### Task goal
Each line from the start of the entries through the line that contains "sequential: 0.372 / 0.335 / 0.0373 / 0.455" should be output exactly, please.

Stored data
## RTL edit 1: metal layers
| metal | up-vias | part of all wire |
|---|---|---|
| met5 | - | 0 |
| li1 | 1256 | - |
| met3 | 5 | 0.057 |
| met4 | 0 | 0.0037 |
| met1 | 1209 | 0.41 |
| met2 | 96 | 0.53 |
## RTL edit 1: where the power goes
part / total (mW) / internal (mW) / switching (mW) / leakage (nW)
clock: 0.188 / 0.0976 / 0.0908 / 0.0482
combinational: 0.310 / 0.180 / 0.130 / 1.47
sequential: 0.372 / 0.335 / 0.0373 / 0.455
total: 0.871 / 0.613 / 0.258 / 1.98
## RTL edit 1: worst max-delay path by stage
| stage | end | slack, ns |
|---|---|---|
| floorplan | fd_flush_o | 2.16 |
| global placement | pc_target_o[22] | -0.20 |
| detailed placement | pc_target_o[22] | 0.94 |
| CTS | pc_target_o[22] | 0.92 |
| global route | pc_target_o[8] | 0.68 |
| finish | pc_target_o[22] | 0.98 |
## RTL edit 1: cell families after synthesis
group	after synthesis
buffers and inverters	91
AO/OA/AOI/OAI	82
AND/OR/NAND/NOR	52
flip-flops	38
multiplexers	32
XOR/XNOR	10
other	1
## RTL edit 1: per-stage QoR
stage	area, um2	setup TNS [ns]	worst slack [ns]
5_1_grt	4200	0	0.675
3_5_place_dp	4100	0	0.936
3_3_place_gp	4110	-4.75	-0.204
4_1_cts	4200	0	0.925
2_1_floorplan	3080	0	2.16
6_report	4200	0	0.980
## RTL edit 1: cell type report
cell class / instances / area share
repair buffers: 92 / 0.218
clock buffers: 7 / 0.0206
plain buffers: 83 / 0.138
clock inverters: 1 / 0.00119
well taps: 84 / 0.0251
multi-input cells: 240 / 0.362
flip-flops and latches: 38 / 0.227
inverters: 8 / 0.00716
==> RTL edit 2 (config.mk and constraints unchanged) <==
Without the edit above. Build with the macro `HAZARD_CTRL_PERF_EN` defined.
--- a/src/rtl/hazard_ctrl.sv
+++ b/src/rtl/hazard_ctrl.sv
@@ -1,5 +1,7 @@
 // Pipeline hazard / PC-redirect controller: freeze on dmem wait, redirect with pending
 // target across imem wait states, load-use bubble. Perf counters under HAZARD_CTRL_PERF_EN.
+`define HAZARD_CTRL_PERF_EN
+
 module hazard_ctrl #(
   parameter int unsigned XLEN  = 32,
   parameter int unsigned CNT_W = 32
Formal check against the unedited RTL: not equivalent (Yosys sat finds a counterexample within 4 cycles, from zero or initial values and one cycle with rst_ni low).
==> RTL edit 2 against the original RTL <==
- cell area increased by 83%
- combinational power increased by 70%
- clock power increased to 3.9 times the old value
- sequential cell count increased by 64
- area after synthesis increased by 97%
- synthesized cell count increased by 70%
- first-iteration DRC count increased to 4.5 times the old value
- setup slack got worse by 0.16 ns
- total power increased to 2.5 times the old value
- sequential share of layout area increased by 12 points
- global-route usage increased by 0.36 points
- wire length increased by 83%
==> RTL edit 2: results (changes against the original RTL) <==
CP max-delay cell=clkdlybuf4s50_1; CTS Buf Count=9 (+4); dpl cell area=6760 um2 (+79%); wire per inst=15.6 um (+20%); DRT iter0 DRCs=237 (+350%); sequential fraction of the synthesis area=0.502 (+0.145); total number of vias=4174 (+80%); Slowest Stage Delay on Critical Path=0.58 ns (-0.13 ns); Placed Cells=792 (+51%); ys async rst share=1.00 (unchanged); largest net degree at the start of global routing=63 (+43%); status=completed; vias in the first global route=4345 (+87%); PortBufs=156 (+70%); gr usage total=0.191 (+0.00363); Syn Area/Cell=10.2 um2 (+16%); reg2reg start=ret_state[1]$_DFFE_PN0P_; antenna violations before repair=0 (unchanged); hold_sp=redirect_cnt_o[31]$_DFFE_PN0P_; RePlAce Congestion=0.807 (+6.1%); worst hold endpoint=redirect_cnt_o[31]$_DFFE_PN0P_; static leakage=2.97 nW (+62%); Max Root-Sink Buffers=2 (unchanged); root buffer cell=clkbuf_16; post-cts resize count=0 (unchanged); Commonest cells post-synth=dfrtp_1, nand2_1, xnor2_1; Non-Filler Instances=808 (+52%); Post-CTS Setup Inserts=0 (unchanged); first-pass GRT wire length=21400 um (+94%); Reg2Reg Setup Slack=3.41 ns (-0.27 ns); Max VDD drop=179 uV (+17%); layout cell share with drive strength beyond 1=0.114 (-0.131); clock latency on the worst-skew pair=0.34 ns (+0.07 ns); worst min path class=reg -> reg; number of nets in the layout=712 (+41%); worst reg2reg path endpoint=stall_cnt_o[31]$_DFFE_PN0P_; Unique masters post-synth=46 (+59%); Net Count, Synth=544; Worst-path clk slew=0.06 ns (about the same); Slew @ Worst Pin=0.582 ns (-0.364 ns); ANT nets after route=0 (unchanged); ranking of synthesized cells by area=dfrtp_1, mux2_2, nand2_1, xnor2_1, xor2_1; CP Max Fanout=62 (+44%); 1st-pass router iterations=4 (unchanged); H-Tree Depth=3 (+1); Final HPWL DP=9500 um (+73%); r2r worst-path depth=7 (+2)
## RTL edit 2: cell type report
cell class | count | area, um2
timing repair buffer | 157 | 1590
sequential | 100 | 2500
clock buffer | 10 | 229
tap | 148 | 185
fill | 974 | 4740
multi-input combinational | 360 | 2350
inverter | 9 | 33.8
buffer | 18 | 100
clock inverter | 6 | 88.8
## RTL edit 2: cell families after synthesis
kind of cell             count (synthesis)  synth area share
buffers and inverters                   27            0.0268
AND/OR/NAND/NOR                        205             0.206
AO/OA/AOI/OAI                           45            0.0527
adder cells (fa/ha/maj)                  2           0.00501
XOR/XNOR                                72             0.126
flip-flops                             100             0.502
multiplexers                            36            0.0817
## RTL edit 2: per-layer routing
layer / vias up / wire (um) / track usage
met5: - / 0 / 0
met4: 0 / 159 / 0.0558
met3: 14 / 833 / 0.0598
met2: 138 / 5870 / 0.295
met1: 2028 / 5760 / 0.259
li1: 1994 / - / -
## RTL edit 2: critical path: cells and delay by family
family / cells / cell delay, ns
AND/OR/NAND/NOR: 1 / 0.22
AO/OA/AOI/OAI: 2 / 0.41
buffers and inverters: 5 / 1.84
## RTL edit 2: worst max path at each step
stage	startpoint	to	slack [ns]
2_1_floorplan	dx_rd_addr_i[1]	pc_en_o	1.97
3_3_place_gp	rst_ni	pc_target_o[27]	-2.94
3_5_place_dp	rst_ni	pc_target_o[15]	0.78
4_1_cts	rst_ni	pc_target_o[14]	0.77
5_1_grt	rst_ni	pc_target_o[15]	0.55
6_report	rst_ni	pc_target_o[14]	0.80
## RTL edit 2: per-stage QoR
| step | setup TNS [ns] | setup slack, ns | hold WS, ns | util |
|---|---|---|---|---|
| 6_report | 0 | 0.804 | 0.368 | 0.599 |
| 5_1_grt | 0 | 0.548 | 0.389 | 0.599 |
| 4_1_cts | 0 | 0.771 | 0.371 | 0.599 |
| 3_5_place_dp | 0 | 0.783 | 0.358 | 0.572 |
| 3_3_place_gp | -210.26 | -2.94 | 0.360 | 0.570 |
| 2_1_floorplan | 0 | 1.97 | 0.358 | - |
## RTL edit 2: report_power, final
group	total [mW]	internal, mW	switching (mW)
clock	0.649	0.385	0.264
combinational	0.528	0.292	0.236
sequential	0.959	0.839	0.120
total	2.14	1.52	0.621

### Written answer
## RTL edit 1: metal layers
| metal | up-vias | part of all wire |
|---|---|---|
| met5 | - | 0 |
| li1 | 1256 | - |
| met3 | 5 | 0.057 |
| met4 | 0 | 0.0037 |
| met1 | 1209 | 0.41 |
| met2 | 96 | 0.53 |
## RTL edit 1: where the power goes
part / total (mW) / internal (mW) / switching (mW) / leakage (nW)
clock: 0.188 / 0.0976 / 0.0908 / 0.0482
combinational: 0.310 / 0.180 / 0.130 / 1.47
sequential: 0.372 / 0.335 / 0.0373 / 0.455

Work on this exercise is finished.